Copy, exactly and without additions, every line in the records below from the one holding "byte_end = be;" through the one holding "- Higher proportion", both ends included.

Stored data entries:

========

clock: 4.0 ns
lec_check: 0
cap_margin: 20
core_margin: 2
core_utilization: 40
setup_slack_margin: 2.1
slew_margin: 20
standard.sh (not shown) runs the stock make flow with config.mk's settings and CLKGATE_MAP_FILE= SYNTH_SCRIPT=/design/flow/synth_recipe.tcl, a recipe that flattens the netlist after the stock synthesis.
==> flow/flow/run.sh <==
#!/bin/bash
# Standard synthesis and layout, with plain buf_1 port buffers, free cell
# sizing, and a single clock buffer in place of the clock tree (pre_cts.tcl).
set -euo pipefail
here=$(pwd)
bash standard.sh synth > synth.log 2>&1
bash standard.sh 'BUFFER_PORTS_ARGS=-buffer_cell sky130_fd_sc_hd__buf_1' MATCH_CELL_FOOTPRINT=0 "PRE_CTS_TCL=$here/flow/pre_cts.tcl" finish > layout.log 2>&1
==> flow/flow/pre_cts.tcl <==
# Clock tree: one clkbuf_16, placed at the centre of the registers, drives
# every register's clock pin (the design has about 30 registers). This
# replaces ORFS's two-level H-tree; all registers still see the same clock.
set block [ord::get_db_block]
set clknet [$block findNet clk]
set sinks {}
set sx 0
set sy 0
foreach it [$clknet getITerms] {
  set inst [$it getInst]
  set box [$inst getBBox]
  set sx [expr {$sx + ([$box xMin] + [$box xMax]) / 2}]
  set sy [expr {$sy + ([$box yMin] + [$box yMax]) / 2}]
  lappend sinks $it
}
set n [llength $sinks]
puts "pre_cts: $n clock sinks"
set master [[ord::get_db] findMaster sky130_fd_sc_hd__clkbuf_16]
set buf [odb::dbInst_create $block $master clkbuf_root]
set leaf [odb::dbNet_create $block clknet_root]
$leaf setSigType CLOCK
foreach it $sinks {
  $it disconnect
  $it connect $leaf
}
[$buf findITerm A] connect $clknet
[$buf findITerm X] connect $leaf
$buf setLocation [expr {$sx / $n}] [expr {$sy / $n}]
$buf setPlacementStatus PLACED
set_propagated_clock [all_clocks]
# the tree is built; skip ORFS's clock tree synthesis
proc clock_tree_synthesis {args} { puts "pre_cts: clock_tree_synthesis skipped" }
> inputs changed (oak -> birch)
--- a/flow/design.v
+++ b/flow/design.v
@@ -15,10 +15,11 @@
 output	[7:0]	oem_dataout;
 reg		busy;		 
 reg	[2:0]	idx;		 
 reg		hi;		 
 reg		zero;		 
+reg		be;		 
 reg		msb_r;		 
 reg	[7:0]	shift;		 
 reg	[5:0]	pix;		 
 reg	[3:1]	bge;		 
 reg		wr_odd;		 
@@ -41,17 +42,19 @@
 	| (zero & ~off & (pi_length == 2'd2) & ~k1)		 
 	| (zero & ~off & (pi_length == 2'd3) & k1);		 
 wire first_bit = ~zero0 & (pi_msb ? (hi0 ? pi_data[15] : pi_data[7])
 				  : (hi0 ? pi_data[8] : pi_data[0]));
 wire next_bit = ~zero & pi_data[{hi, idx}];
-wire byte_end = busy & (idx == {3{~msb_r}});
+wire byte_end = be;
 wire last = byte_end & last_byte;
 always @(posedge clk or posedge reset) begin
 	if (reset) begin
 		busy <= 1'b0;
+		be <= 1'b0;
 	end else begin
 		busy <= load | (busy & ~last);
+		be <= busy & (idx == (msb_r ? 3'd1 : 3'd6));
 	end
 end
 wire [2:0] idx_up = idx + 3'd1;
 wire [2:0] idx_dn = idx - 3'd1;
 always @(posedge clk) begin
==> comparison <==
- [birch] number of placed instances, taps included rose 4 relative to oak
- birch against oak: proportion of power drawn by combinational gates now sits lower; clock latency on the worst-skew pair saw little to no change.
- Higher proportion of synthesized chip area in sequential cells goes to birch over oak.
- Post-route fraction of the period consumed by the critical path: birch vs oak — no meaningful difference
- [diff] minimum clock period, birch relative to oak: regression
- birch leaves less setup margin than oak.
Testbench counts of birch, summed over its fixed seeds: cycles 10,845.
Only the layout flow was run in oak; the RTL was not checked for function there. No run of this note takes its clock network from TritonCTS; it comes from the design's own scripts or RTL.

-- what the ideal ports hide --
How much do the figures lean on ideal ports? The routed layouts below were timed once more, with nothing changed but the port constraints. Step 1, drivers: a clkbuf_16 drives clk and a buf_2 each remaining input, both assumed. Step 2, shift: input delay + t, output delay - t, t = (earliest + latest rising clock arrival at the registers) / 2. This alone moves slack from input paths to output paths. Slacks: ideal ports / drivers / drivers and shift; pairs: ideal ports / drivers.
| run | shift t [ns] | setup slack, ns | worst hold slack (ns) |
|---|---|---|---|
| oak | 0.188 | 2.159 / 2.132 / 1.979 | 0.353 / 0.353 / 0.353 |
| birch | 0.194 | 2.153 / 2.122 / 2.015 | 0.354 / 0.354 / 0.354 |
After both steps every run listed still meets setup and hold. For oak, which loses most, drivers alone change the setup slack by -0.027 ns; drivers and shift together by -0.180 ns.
What follows belongs to an exercise in optimizing a design on an open flow for small area, a short achievable clock period and few clock cycles per item; a production flow would make more cautious choices. The RTL was checked by simulation tests, not by an equivalence proof against the original design. In runs 1 and 3 to 8 the design's own scripts or RTL, not TritonCTS, make the clock network. No driver is modelled on the clock port, so clock power and skew are understated where the tree is cut down; a real chip needs a root buffer or a tree. Power and IR drop assume default switching activity.

**flow/flow/run.sh**
```bash
#!/bin/bash
# Standard ORFS layout with two changes:
#  - port buffers are buf_1 cells (buffer_ports otherwise picks
#    clkdlybuf4s50_1, a slow delay cell);
#  - the clock tree is built by flow/cts.tcl (two buffer levels) instead of
#    TritonCTS (three levels), which lowers the clock latency.
# Each step's full output goes to make_<step>.log here; ORFS's own logs are
# under orfs/logs.
set -euo pipefail
here=$(pwd)
export CTREE_TCL=$here/flow/ctree.tcl
A=(BUFFER_PORTS_ARGS="-buffer_cell sky130_fd_sc_hd__buf_1")
bash standard.sh "${A[@]}" place > make_place.log 2>&1
bash standard.sh "${A[@]}" run RUN_SCRIPT="$here/flow/cts.tcl" RUN_LOG_NAME_STEM=4_1_cts > make_cts.log 2>&1
bash standard.sh "${A[@]}" finish > make_finish.log 2>&1
```
**flow/flow/ctree.tcl**
```tcl
# Custom two-level clock tree: the clock port drives NMID buffers, each of
# which drives NLEAF/NMID leaf buffers; each leaf drives one cluster of
# flip-flops. Clusters come from splitting the sinks into equal-count
# columns by x, then each column into equal-count groups by y.
proc ctree_build {clk_port nmid_x nmid_y nleaf_x nleaf_y mid_cell leaf_cell} {
  set block [ord::get_db_block]
  set net [[$block findBTerm $clk_port] getNet]
  set sinks {}
  foreach it [$net getITerms] {
    set inst [$it getInst]
    set bb [$inst getBBox]
    set x [expr {([$bb xMin] + [$bb xMax]) / 2}]
    set y [expr {([$bb yMin] + [$bb yMax]) / 2}]
    lappend sinks [list $x $y [$inst getName] [[$it getMTerm] getName]]
  }
  set n [llength $sinks]
  puts "ctree: $n sinks"
  # split into nmid_x*nleaf_x columns, then each into nmid_y*nleaf_y rows
  set ncol [expr {$nmid_x * $nleaf_x}]
  set nrow [expr {$nmid_y * $nleaf_y}]
  set byx [lsort -integer -index 0 $sinks]
  set leaves {}
  for {set c 0} {$c < $ncol} {incr c} {
    set lo [expr {($c * $n) / $ncol}]
    set hi [expr {(($c + 1) * $n) / $ncol - 1}]
    set col [lsort -integer -index 1 [lrange $byx $lo $hi]]
    set m [llength $col]
    for {set r 0} {$r < $nrow} {incr r} {
      set lo2 [expr {($r * $m) / $nrow}]
      set hi2 [expr {(($r + 1) * $m) / $nrow - 1}]
      lappend leaves [list $c $r [lrange $col $lo2 $hi2]]
    }
  }
  set site_w 460
  set row_h 2720
  # leaf buffers
  set li 0
  array set mids {}
  foreach lf $leaves {
    lassign $lf c r members
    set sx 0; set sy 0
    foreach s $members { incr sx [lindex $s 0]; incr sy [lindex $s 1] }
    set cx [expr {$sx / [llength $members]}]
    set cy [expr {$sy / [llength $members]}]
    set name "ctree_leaf_$li"
    set nname "ctree_leafnet_$li"
    make_instance $name $leaf_cell
    odb::dbNet_create $block $nname
    foreach s $members {
      set pin "[lindex $s 2]/[lindex $s 3]"
      disconnect_pin $clk_port $pin
      connect_pin $nname $pin
    }
    connect_pin $nname $name/X
    set inst [$block findInst $name]
    $inst setLocation [expr {($cx / $site_w) * $site_w}] [expr {($cy / $row_h) * $row_h}]
    $inst setPlacementStatus PLACED
    [$block findNet $nname] setSigType CLOCK
    set mx [expr {$c / $nleaf_x}]
    set my [expr {$r / $nleaf_y}]
    lappend mids($mx,$my) [list $name $cx $cy]
    incr li
  }
  # mid buffers
  set mi 0
  foreach key [lsort [array names mids]] {
    set sx 0; set sy 0
    foreach l $mids($key) { incr sx [lindex $l 1]; incr sy [lindex $l 2] }
    set k [llength $mids($key)]
    set cx [expr {$sx / $k}]; set cy [expr {$sy / $k}]
    set name "ctree_mid_$mi"
    set nname "ctree_midnet_$mi"
    make_instance $name $mid_cell
    odb::dbNet_create $block $nname
    foreach l $mids($key) { connect_pin $nname [lindex $l 0]/A }
    connect_pin $nname $name/X
    connect_pin $clk_port $name/A
    set inst [$block findInst $name]
    $inst setLocation [expr {($cx / $site_w) * $site_w}] [expr {($cy / $row_h) * $row_h}]
    $inst setPlacementStatus PLACED
    [$block findNet $nname] setSigType CLOCK
    incr mi
  }
  $net setSigType CLOCK
  puts "ctree: $li leaf buffers, $mi mid buffers"
}
```
**flow/flow/cts.tcl**
```tcl
# ORFS's cts.tcl with TritonCTS replaced by a two-level clock tree built by
# ctree.tcl (clock port -> 4 buffers -> 16 leaf buffers -> flip-flops).
utl::set_metrics_stage "cts__{}"
source $::env(SCRIPTS_DIR)/load.tcl
erase_non_stage_variables cts
load_design 3_place.odb 3_place.sdc

repair_clock_inverters

set_dont_use $::env(DONT_USE_CELLS)

source $::env(CTREE_TCL)
ctree_build clk 2 2 2 2 sky130_fd_sc_hd__clkbuf_16 sky130_fd_sc_hd__clkbuf_16
set_propagated_clock [all_clocks]

estimate_parasitics -placement

set_placement_padding -global \
  -left $::env(CELL_PAD_IN_SITES_DETAIL_PLACEMENT) \
  -right $::env(CELL_PAD_IN_SITES_DETAIL_PLACEMENT)
detailed_placement
estimate_parasitics -placement

repair_timing_helper
detailed_placement
check_placement -verbose

report_clock_latency
report_metrics 4 "cts final"

orfs_write_db $::env(RESULTS_DIR)/4_1_cts.odb
orfs_write_sdc $::env(RESULTS_DIR)/4_cts.sdc
```
**flow/standard.sh**
```bash
#!/bin/bash
# synth_recipe.tcl (not shown) runs the flow's synth.tcl, then flattens the netlist and writes it again
# the make line also repeats each setting of config.mk as NAME=value (left out here)
make -C /OpenROAD-flow-scripts/flow DESIGN_CONFIG=/design/flow/config.mk WORK_HOME=/design/flow/orfs CLKGATE_MAP_FILE= SYNTH_SCRIPT=/design/flow/synth_recipe.tcl "${@:-finish}"
```
**flow/config.mk**
```make
export PLATFORM = sky130hd
export DESIGN_NAME = sys
export DESIGN_NICKNAME = sys
export VERILOG_FILES = /design/flow/design.v
export SDC_FILE = /design/flow/constraint.sdc
export NUM_CORES = 4
export LEC_CHECK = 0
export CAP_MARGIN = 20
export CORE_MARGIN = 2
export CORE_UTILIZATION = 65
export PLACE_DENSITY = 0.8
export SETUP_SLACK_MARGIN = 1.9
export SLEW_MARGIN = 20
```
**flow/constraint.sdc**
```tcl
create_clock -name core_clock -period 3.2 [get_ports {clk}]
set_input_delay 0.6400 -clock core_clock [delete_from_list [all_inputs] [get_ports {clk}]]
set_output_delay 0.6400 -clock core_clock [all_outputs]
set_load 0.01 [all_outputs]
```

========

** Output **
+wire byte_end = be;
 wire last = byte_end & last_byte;
 always @(posedge clk or posedge reset) begin
 	if (reset) begin
 		busy <= 1'b0;
+		be <= 1'b0;
 	end else begin
 		busy <= load | (busy & ~last);
+		be <= busy & (idx == (msb_r ? 3'd1 : 3'd6));
 	end
 end
 wire [2:0] idx_up = idx + 3'd1;
 wire [2:0] idx_dn = idx - 3'd1;
 always @(posedge clk) begin
==> comparison <==
- [birch] number of placed instances, taps included rose 4 relative to oak
- birch against oak: proportion of power drawn by combinational gates now sits lower; clock latency on the worst-skew pair saw little to no change.
- Higher proportion of synthesized chip area in sequential cells goes to birch over oak.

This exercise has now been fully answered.